I have seen some questions that just stand out as not belonging in WB (nor Stack Exchange, nor any other Q&A sites) and that have one characteristic in common: they seem to be coming from a (possibly young) men with low or no empathy for others, and whose world view was probably developed by watching animated pornography.
The first time around it was someone who came to WB to ask where to find prostitutes. That was the whole question, and yet instead of voting to close, I saw people recommending to the OP that he should go through the tour and edit the question to be more in line with the construction of a fictional world. That one was deleted so I cannot find it in search, but I remember it only went downhill from where it started.

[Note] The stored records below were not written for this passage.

===== config.mk =====
export PLATFORM = sky130hd
export DESIGN_NAME = fwd_unit
export DESIGN_NICKNAME = d
export VERILOG_FILES = /design/src/logic/rv_exec_pkg.sv /design/src/logic/fwd_unit.sv
export SDC_FILE = /design/constraint.sdc
export NUM_CORES = 1
export LEC_CHECK = 0
export ABC_AREA = 1
export ABC_CLOCK_PERIOD_IN_PS = 800
export BUFFER_PORTS_ARGS = -buffer_cell sky130_fd_sc_hd__buf_4
export CAP_MARGIN = 20
export CORE_AREA = 2 2 254 256
export DETAILED_ROUTE_END_ITERATION = 12
export DIE_AREA = 0 0 256 258
export PLACE_DENSITY_LB_ADDON = 0.1
export SLEW_MARGIN = 5
export SYNTH_ARGS = -nofsm -noshare
export SYNTH_HDL_FRONTEND = slang
export SYNTH_SLANG_ARGS = --single-unit

===== constraint.sdc =====
create_clock -name vclk -period 0.8
set_input_delay 0.12 -clock vclk [all_inputs]
set_output_delay 0.12 -clock vclk [all_outputs]
set_load 0.05 [all_outputs]

===== src/logic/rv_exec_pkg.sv =====
package rv_exec_pkg;

  // ##################################################
  // widths
  // ##################################################
  localparam int xlen       = 64;
  localparam int reg_idx_w  = 5;
  localparam int dmem_depth = 32;
  localparam int dmem_idx_w = $clog2(dmem_depth);

  // store length codes, one bit per access size
  localparam logic [3:0] sl_byte  = 4'b0001;
  localparam logic [3:0] sl_half  = 4'b0010;
  localparam logic [3:0] sl_word  = 4'b0100;
  localparam logic [3:0] sl_dword = 4'b1000;

  // ##################################################
  // opcodes
  // ##################################################
  typedef enum logic [4:0] {
    alu_add  = 5'd0,
    alu_sub  = 5'd1,
    alu_sll  = 5'd2,
    alu_slt  = 5'd3,
    alu_sltu = 5'd4,
    alu_xor  = 5'd5,
    alu_srl  = 5'd6,
    alu_sra  = 5'd7,
    alu_or   = 5'd8,
    alu_and  = 5'd9,
    alu_lui  = 5'd10,
    alu_link = 5'd11
  } alu_op_e;

  // same encoding as the funct3 field
  typedef enum logic [2:0] {
    br_beq  = 3'd0,
    br_bne  = 3'd1,
    br_blt  = 3'd4,
    br_bge  = 3'd5,
    br_bltu = 3'd6,
    br_bgeu = 3'd7
  } branch_op_e;

  typedef enum logic [2:0] {
    ld_lb  = 3'd0,
    ld_lh  = 3'd1,
    ld_lw  = 3'd2,
    ld_ld  = 3'd3,
    ld_lbu = 3'd4,
    ld_lhu = 3'd5,
    ld_lwu = 3'd6
  } load_op_e;

  typedef enum logic [2:0] {
    wb_alu  = 3'd0,
    wb_load = 3'd1,
    wb_none = 3'd2
  } wb_sel_e;

  // ##################################################
  // stage structs
  // ##################################################
  typedef struct packed {
    logic [reg_idx_w-1:0] index_rd;
    logic [reg_idx_w-1:0] index_rs1;
    logic [reg_idx_w-1:0] index_rs2;
    logic                 jump_en;
    logic                 branch_en;
    logic                 alu_pc_en;
    logic                 alu_imm_en;
    logic                 alu_en;
    logic                 alu_halfop;
    alu_op_e              alu_opcode;
    branch_op_e           branch_opcode;
    logic [xlen-1:0]      pc;
    logic [xlen-1:0]      imm;
    logic [xlen-1:0]      gpr_data1;
    logic [xlen-1:0]      gpr_data2;
    logic                 load_en;
    logic                 store_en;
    load_op_e             load_opcode;
    logic [3:0]           store_len;
    logic                 wb_en;
    wb_sel_e              wb_choose;
  } dec_instr_t;

  typedef struct packed {
    logic [reg_idx_w-1:0] index_rd;
    logic [reg_idx_w-1:0] index_rs1;
    logic [reg_idx_w-1:0] index_rs2;
    logic                 jump_en;
    logic                 branch_en;
    logic [xlen-1:0]      branch_pc;
    logic                 branch_result;
    logic [xlen-1:0]      alu_result;
    logic [xlen-1:0]      gpr_data2;
    logic [xlen-1:0]      imm;
    logic                 load_en;
    load_op_e             load_opcode;
    logic                 store_en;
    logic [3:0]           store_len;
    logic                 wb_en;
    wb_sel_e              wb_choose;
  } ex_out_t;

  typedef struct packed {
    logic                 wb_valid;
    logic [reg_idx_w-1:0] index_rd;
    logic [xlen-1:0]      wb_data;
  } wb_out_t;

endpackage


===== src/logic/fwd_unit.sv =====
`timescale 1ns/1ps

module fwd_unit import rv_exec_pkg::*; (
  input  dec_instr_t      instr,
  input  ex_out_t         ex,
  output logic            fw_en1,
  output logic            fw_en2,
  output logic [xlen-1:0] fw_data
);

  logic ex_writes_alu;

  // only alu results exist at this point, load data comes a cycle later
  assign ex_writes_alu = ex.wb_en
                         && (ex.wb_choose == wb_alu)
                         && (ex.index_rd != '0);

  // ##################################################
  // rs1 / rs2 match against the instruction in ex
  // ##################################################
  assign fw_en1 = ex_writes_alu && (instr.index_rs1 == ex.index_rd);
  assign fw_en2 = ex_writes_alu && (instr.index_rs2 == ex.index_rd);

  // one source value serves both operands
  assign fw_data = ex.alu_result;

endmodule


Yosys cells after proc, flatten, opt, wreduce, memory -nomap -nowiden
Cells that the tools add are included.
{ "word_totals": {"reg_bits": 0, "word_cells": 8} }
{ "op_classes": {"n_reduce_logical": 6, "eq_ne": 2} }
{ "ops": {"columns": ["operator", "n"], "rows": [
  ["equality test 5 bit", 2],
  ["nonzero test 5 bit", 1],
  ["logical AND 1 bit", 4],
  ["zero test 3 bit", 1]
]} }

Logic depth before layout (Yosys ltp)
{ "logic_depth": {"ltp_word": 4, "ltp_mapped": 6, "mapped_depth_nobuf": 6} }

Worst setup path before layout
Ideal clock, no wire load.
{ "synth_path": {"path_type": "in2out", "start": "in ex[2] (netlist name)", "end": "out fw_en1", "arrival_ns": 1.061, "slack_ns": -0.381, "stages": 5, "n_path_buf": 0, "required_ns": 0.680, "path_cell_list": "inv_1 > nand2_1 > nor3_1 > o21ai_1 > nor2_1"} }
{ "synth_between": {"elab_chain_cells": 4} }
{ "synth_rtl": {"columns": ["element", "line", "text"], "rows": [
  ["from (decl)", "fwd_unit.sv:5", "input ex_out_t ex,"],
  ["zero test 3 bit", "fwd_unit.sv:15", "&& (ex.wb_choose == wb_alu)"],
  ["logical AND 1 bit", "fwd_unit.sv:15", null],
  ["logical AND 1 bit", "fwd_unit.sv:16", "&& (ex.index_rd != '0);"],
  ["logical AND 1 bit", "fwd_unit.sv:21", "assign fw_en1 = ex_writes_alu && (instr.index_rs1 == ex.index_rd);"],
  ["to (decl)", "fwd_unit.sv:6", "output logic fw_en1,"]
]} }
No other way between the ends.

Final worst setup path
Same ends and word-level chain as after synthesis.

==> results.toml <==
[run_status]
status = "complete, but fails checks"
violations = "setup timing"

[worst_setup_path]
cp_max_fo = 2
cp.arrival_ns = 1.08
critPathCapture = "fw_en1"
crit_path_start_kind = "primary input"
criticalPathCategory = "primary input to primary output"
cp.required_ns = 0.68
crit_start = "ex[2]"
endpoint_kind = "primary output"

[grt]
grt_max_degree = 5
grt-ovfl-total = 0
grt_pass1_vias = 425
antenna_found_initial = 3
grt_pass1_wl_mm = 4.20
track_usage_pct = 0.958

[yosys]
synth-simple-area-share_pct = 21.1
ys_warn_count = 0
synth_compound_area_share_pct = 1.42
yosys-top-cells-count = "buf_4 (64), nand2_1 (26), inv_1 (11)"
synthCells = 119
syn_avg_cell_area_um2 = 5.92
synth_xor_area_share_pct = 1.24
ys_top_cells_by_area = "buf_4 (68%), nand2_1 (14%), inv_1 (5.9%), nor2_1 (2.7%), nand3_1 (2.1%)"
synth_most_common_cell = "buf_4"
synth_fp_nets = 704
yosysUniqueCellTypes = 11
synth_top_area_share_pct = 68.2
yosysTopAreaCell = "buf_4"
synth_fa_ha_area_share_pct = 0
netlist_area_um2 = 704
synth_top_family_by_area = "buffers and inverters"
synthMuxAreaShare_pct = 0
synth_seq_area_share_pct = 0

[finish]
fin_nets = 666
fin_util_pct = 2.48
drive_gt1_share_pct = 51.9
nFlopsAndLatches = 0
diodes = 0
nFillCells = 7650
nClkBuffers = 0
area_delta_synth_final_pct = 124
regArea_um2 = 0

[detailed_routing]
drt_iter0_markers = 9
drc = 0
avgViaCountPerCell = 0.461
first_pass_iters = 4
routed-via-count = 431
wl_mm = 3.37
antenna_left = 0
routedWlPerCell_um = 3.60

[sta]
hold_ws_ns = 0.240
setup_slack_ns = -0.404
setup_violations = 2
worst_slew_pin_slew_ns = 0.381
period_share_pct = 150
slew_headroom_pct = 74.5
hold_viol = 0
rsz0062_at_grt = "yes"
slew_viol_final = 0
max_freq_mhz = 831
tns_ns = -0.807
fin_crit_ns = 1.20

[die]
dieHeight_um = 258
ioPinCount = 651
start_util_pct = 1.11
die-area_um2 = 66000
rows = 93
core-area_um2 = 63600
chipWidth_um = 256

[power_and_ir_drop]
power_density_nw_per_um2 = 161
peakVddDrop_uv = 38.0
p_leak_uw = 0.000307

[worst_hold_path]
hp-class = "primary input to primary output"

[placed_design]
io_buffers = 21
routabilityCongestion = 0.527
dp_hpwl_mm = 3.22

[flow_run]
maxCapViolations = 0
[kinds of logic (layout without fill, tap and decap cells)]
kind of cell              after synthesis  after routing
buffers and inverters                  79             39
and+or+nand+nor                        37             37
AOI/OAI and AO/OA                       2              2
xor gates and xnor gates                1              1
[timing repair]
action / 4_1_cts / 5_1_grt
buffers inserted: 0 / 0
resized for setup: 9 / 2
endpoints found under the setup margin: 2 / 2
hold buffers: 0 / 0
pin swaps: 3 / 4
[power by group]
group | internal (µW) | switching [µW]
registers | 0 | 0
clock network | 0 | 0
logic | 123 | 131
[worst max-delay path, stage by stage]
cell and delay (ns):
buf_6 0.09, inv_2 0.04, nand2_2 0.05, nor3_4 0.31, o21ai_4 0.18, nor2_4 0.14, buf_8 0.15
[stage by stage]
| stage | setup slack [ns] | cells | power (µW) | area, µm² |
|---|---|---|---|---|
| 6_report | -0.404 | 934 | 254 | 1580 |
| 2_1_floorplan | -0.0443 | 119 | 954 | 763 |
| 3_3_place_gp | -0.713 | 934 | 253 | 1530 |
| 3_5_place_dp | -0.673 | 934 | 250 | 1530 |
| 5_1_grt | -0.467 | 934 | 287 | 1580 |
| 4_1_cts | -0.498 | 934 | 261 | 1570 |
[metal layers]
| layer | vias up | global-route usage [%] | share of wire, % |
|---|---|---|---|
| met1 | 174 | 1.27 | 45 |
| met4 | 6 | 0.0812 | 0.30 |
| met3 | 8 | 1.45 | 32 |
| li1 | 204 | - | - |
| met2 | 39 | 0.687 | 21 |
| met5 | - | 0 | 1.1 |
[how the worst min path moves through the flow]
stage                     startpoint           to  slack (ns)  cells after the start
after global placement       ex[154]  fw_data[13]        0.24                      0
after detailed placement     ex[154]  fw_data[13]        0.24                      0
after global routing         ex[160]  fw_data[19]        0.24                      0
final                        ex[155]  fw_data[14]        0.24                      0
after floorplan              ex[141]   fw_data[0]        0.41                      1
after CTS                    ex[154]  fw_data[13]        0.24                      0
[cells in the final DEF, fill, tap and decap left out]
cell type	instances
buf_8	2
inv_2	4
nand2_1	23
inv_1	9
nor2_2	1
buf_4	20
nand2_2	4
o21ai_1	1
nand3_1	2
inv_12	2
xnor2_2	1
buf_6	2
nor3_4	1
nand3_2	1
nor2_1	3
o21ai_4	1
nor2_4	2
[layout make-up]
type	count	area, µm²	share of cell area (%)
timing repair buffer	24	203	12.8
multi-input combinational	40	225	14.3
inverter	15	81.3	5.15
tap	855	1070	67.8
(Power assumes the default switching activity.)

Remember when we just had to discuss whether making rape more demoralizing was cool? Oh how much fun we had... Not. That was the second time I think we took too long to nuke a question. The offending question had ten downvotes but not a single vote to close when I found it. It's almost as if we were collectively saying "that's a nasty one, but I do want to see an answer to it yet".
Third time is the charm, so now we have a question about whether a humanoid can thrive on semen. It has 10 downvotes but only a single VTC.
Come on, people. Check the edit history for the first form of the question. It was about how much sperm you need to feed a person. If you really want to take a detached, scientific view you are only a couple Google searches away from finding out. If you had decent biology classes at high school you probably don't even need that.
If you want to take a worldbuilding view, though, where you have a fantasy race that feeds on whatever, you might as well ask "can elves feed on mana and how much do they need". Or "can my pixies thrive on soma", or "can unicorns survive on a diet of rainbows". It's your world, with your fictional creatures, so you tell us whether that works or not. So making the question in point more worldbuildy did not turn it into a viable question.
Can we just agree that these questions are not about building a world, so that we can properly close them when they pop around?